**EXERCISE BRIEF**
One line at a time, check the entries below for the word "valid", and copy each line that has it.

(Stored data)

File: src/rtl/freq_meter.sv
`default_nettype none
// ============================================================================
// freq_meter: gated edge-counting frequency meter for an asynchronous input.
// The result is in GATE_DIV Hz per LSB and saturates at 20'hFFFFF.
// Revision: 1.0
// ============================================================================
module freq_meter #(
  parameter int BASE_SPEED = 50000000,
  parameter int GATE_DIV   = 1
) (
  input  logic        clk,
  input  logic        rst_n,
  input  logic        en,
  input  logic        sig_in,
  output logic [19:0] freq,
  output logic        valid,
  output logic        overflow,
  output logic        no_signal
);

  localparam int               GATE_CYCLES = BASE_SPEED / GATE_DIV;
  localparam int               CNT_W       = $clog2(GATE_CYCLES);
  localparam logic [CNT_W-1:0] GATE_LAST   = CNT_W'(GATE_CYCLES - 1);
  localparam logic [31:0]      DIV_W       = 32'(GATE_DIV);
  localparam logic [31:0]      FREQ_MAX    = 32'h000F_FFFF;

  generate
    if ((GATE_DIV < 1) || ((BASE_SPEED % GATE_DIV) != 0) || (GATE_CYCLES < 4)) begin : g_bad_cfg
      $error("freq_meter: GATE_DIV must divide BASE_SPEED exactly and give at least 4 gate cycles");
    end
  endgenerate

  typedef enum logic [1:0] {
    IDLE = 2'd0,
    ARM  = 2'd1,
    GATE = 2'd2
  } state_t;

  state_t           state;
  state_t           state_nxt;
  logic             s1;
  logic             s2;
  logic             s3;
  logic             rise;
  logic [CNT_W-1:0] gate_cnt;
  logic [31:0]      edge_cnt;
  logic [31:0]      total;
  logic [31:0]      product;
  logic             terminal;
  logic             arm_timeout;
  logic             gate_done;
  logic             report;

  // s1/s2 resolve metastability; s3 is history for edge detection
  always_ff @(posedge clk or negedge rst_n) begin
    if (!rst_n) begin
      s1 <= 1'b0;
      s2 <= 1'b0;
      s3 <= 1'b0;
    end else begin
      s1 <= sig_in;
      s2 <= s1;
      s3 <= s2;
    end
  end

  assign rise        = s2 & ~s3;
  assign terminal    = (gate_cnt == GATE_LAST);
  assign total       = edge_cnt + 32'(rise);
  assign product     = total * DIV_W;
  assign arm_timeout = (state == ARM) && !rise && terminal;
  assign gate_done   = (state == GATE) && terminal;
  assign report      = en && (arm_timeout || gate_done);

  always_ff @(posedge clk or negedge rst_n) begin
    if (!rst_n) begin
      state <= IDLE;
    end else begin
      state <= state_nxt;
    end
  end

  always_comb begin
    state_nxt = state;
    case (state)
      IDLE:    if (en) state_nxt = ARM;
      ARM:     if (rise) state_nxt = GATE;
      // An empty gate leaves nothing to stay aligned to, so realign on the next edge
      GATE:    if (terminal && (total == 32'd0)) state_nxt = ARM;
      default: state_nxt = IDLE;
    endcase
    if (!en) state_nxt = IDLE;
  end

  // gate_cnt doubles as the no-signal timer while waiting in ARM
  always_ff @(posedge clk or negedge rst_n) begin
    if (!rst_n) begin
      gate_cnt <= '0;
      edge_cnt <= '0;
    end else if (!en) begin
      gate_cnt <= '0;
      edge_cnt <= '0;
    end else begin
      case (state)
        ARM: begin
          edge_cnt <= '0;
          gate_cnt <= (rise || terminal) ? '0 : gate_cnt + CNT_W'(1);
        end
        GATE: begin
          if (terminal) begin
            gate_cnt <= '0;
            edge_cnt <= '0;
          end else begin
            gate_cnt <= gate_cnt + CNT_W'(1);
            edge_cnt <= total;
          end
        end
        default: begin
          gate_cnt <= '0;
          edge_cnt <= '0;
        end
      endcase
    end
  end

  // An ARM timeout has total == 0, so the same path reports freq 0 / no_signal
  always_ff @(posedge clk or negedge rst_n) begin
    if (!rst_n) begin
      freq      <= '0;
      valid     <= 1'b0;
      overflow  <= 1'b0;
      no_signal <= 1'b0;
    end else begin
      valid <= report;
      if (report) begin
        if (product > FREQ_MAX) begin
          freq     <= 20'hFFFFF;
          overflow <= 1'b1;
        end else begin
          freq     <= product[19:0];
          overflow <= 1'b0;
        end
        no_signal <= (total == 32'd0);
      end
    end
  end

endmodule
`default_nettype wire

**SOLVED PROBLEM**
  output logic        valid,
      valid     <= 1'b0;
      valid <= report;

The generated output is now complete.